Q My daughter was diagnosed with ADHD in the 3rd grade. We medicated her on and off, trying different meds — Ritalin, Concerta, Adderall, Focalin, Vyvanse — and absolutely ALL of them made her personality change from happy-go-lucky and energetic to miserable, sad and depressed.Now in the 12th grade and unmedicated, she has trouble keeping up in school, so we've set up other safeguards to keep her from failing (tutoring, homework help, accommodations in school) but it's hard to see her doing so poorly. She is considering colleges but how can she manage, honestly? Her pediatrician recommended combining an anti-depressant and the ADHD medicine, but this is quite frankly a scary thought. How much is too much medicine?
It’s a fact that there is a small subset of kids with ADHD who get moody and irritable when they take stimulant medications. It usually happens right away, as soon as they start taking the medication, and goes away immediately when they stop taking it. In my experience, about 1 in 25 kids have this reaction. We usually recommend trying some different stimulants if this happens, because some kids react differently to those based on methylphenidate and those based on amphetamine. But it sounds like you’ve tried that. If stimulants do not work or cannot be tolerated, there are non-stimulant medications for ADHD that should be considered. You can read about them here.
Some children have depression along with having ADHD, and for those kids it is often effective to treat the ADHD with stimulants and the mood disorder with an antidepressant, if psychotherapy is not enough. The combination of these two types of medications isn’t a problem for them. In general, however, we try to avoid the practice of adding medications to just to deal with side effects, and I don’t even know if an antidepressant would work to reverse sadness or irritability created solely as a side effect of stimulants.
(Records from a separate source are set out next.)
===== src/smc_pkg.sv =====
// Constants and types for source-match auto_pending_flag control
package smc_pkg;

    localparam int SHORT_ENTRIES = 24;
    localparam int LONG_ENTRIES  = 12;
    localparam int MASK_W        = 24;
    localparam int BYTE_W        = 8;
    localparam int SHORT_ADDR_W  = 16;
    localparam int LONG_ADDR_W   = 64;
    localparam int LONG_PER_BYTE = 4;

    // Register indices; byte address is four times the index
    localparam logic [29:0] IDX_FILTER_CTRL = 30'h0000_6180;
    localparam logic [29:0] IDX_MATCH_CTRL  = 30'h0000_6182;
    localparam logic [29:0] IDX_SHORT_EN0   = 30'h0000_6183;
    localparam logic [29:0] IDX_SHORT_EN1   = 30'h0000_6184;
    localparam logic [29:0] IDX_SHORT_EN2   = 30'h0000_6185;
    localparam logic [29:0] IDX_LONG_EN0    = 30'h0000_6186;
    localparam logic [29:0] IDX_LONG_EN1    = 30'h0000_6187;
    localparam logic [29:0] IDX_LONG_EN2    = 30'h0000_6188;
    localparam logic [1:0]  WORD_ALIGN      = 2'h0;

    localparam int BIT_FILTER_ON  = 0;
    localparam int BIT_MATCH_EN   = 0;
    localparam int BIT_AUTO_PENDING_FLAG   = 1;
    localparam int BIT_DREQ_ONLY  = 2;

    localparam logic        FILTER_ON_RESET = 1'h1;
    localparam logic [2:0]  CTRL_RESET      = 3'h7;
    localparam logic [23:0] SHORT_EN_RESET  = 24'h00_0000;
    localparam logic [11:0] LONG_EN_RESET   = 12'h000;

    localparam logic [2:0] FTYPE_MAC_CMD    = 3'h3;
    localparam logic [7:0] CMD_DATA_REQUEST = 8'h04;
    localparam logic [1:0] ADDR_MODE_SHORT  = 2'h2;
    localparam logic [1:0] ADDR_MODE_LONG   = 2'h3;

    typedef enum logic [0:0] {SMC_IDLE, SMC_EVAL} smc_phase_t;

    typedef struct packed {
        logic       dreq_only;
        logic       auto_pending_flag;
        logic       match_en;
    } smc_ctrl_t;

    typedef struct packed {
        logic [2:0]  ftype;
        logic [7:0]  cmd_id;
        logic [1:0]  addr_mode;
        logic [63:0] src_addr;
    } smc_frame_t;

    typedef struct packed {
        logic        filt_on;
        smc_ctrl_t   ctrl;
        logic [23:0] short_en;
        logic [11:0] long_en;
        smc_phase_t  phase;
        smc_frame_t  frame;
        logic        pend;
        logic        done;
        logic [31:0] prdata;
        logic        pready;
        logic        pslverr;
    } smc_state_t;

endpackage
When medications are not effective for children with ADHD, it is also important to carefully re-evaluate the diagnosis. A child who has a specific learning disability or anxiety can also have difficulty in school, which may mimic inattentiveness until you look more closely. It’s good that you’re getting your daughter as much support as possible. By doing this, you also can send her the message that school may be more challenging for her because of ADHD, but there are always steps she can take to get help with what she needs to accomplish in her life.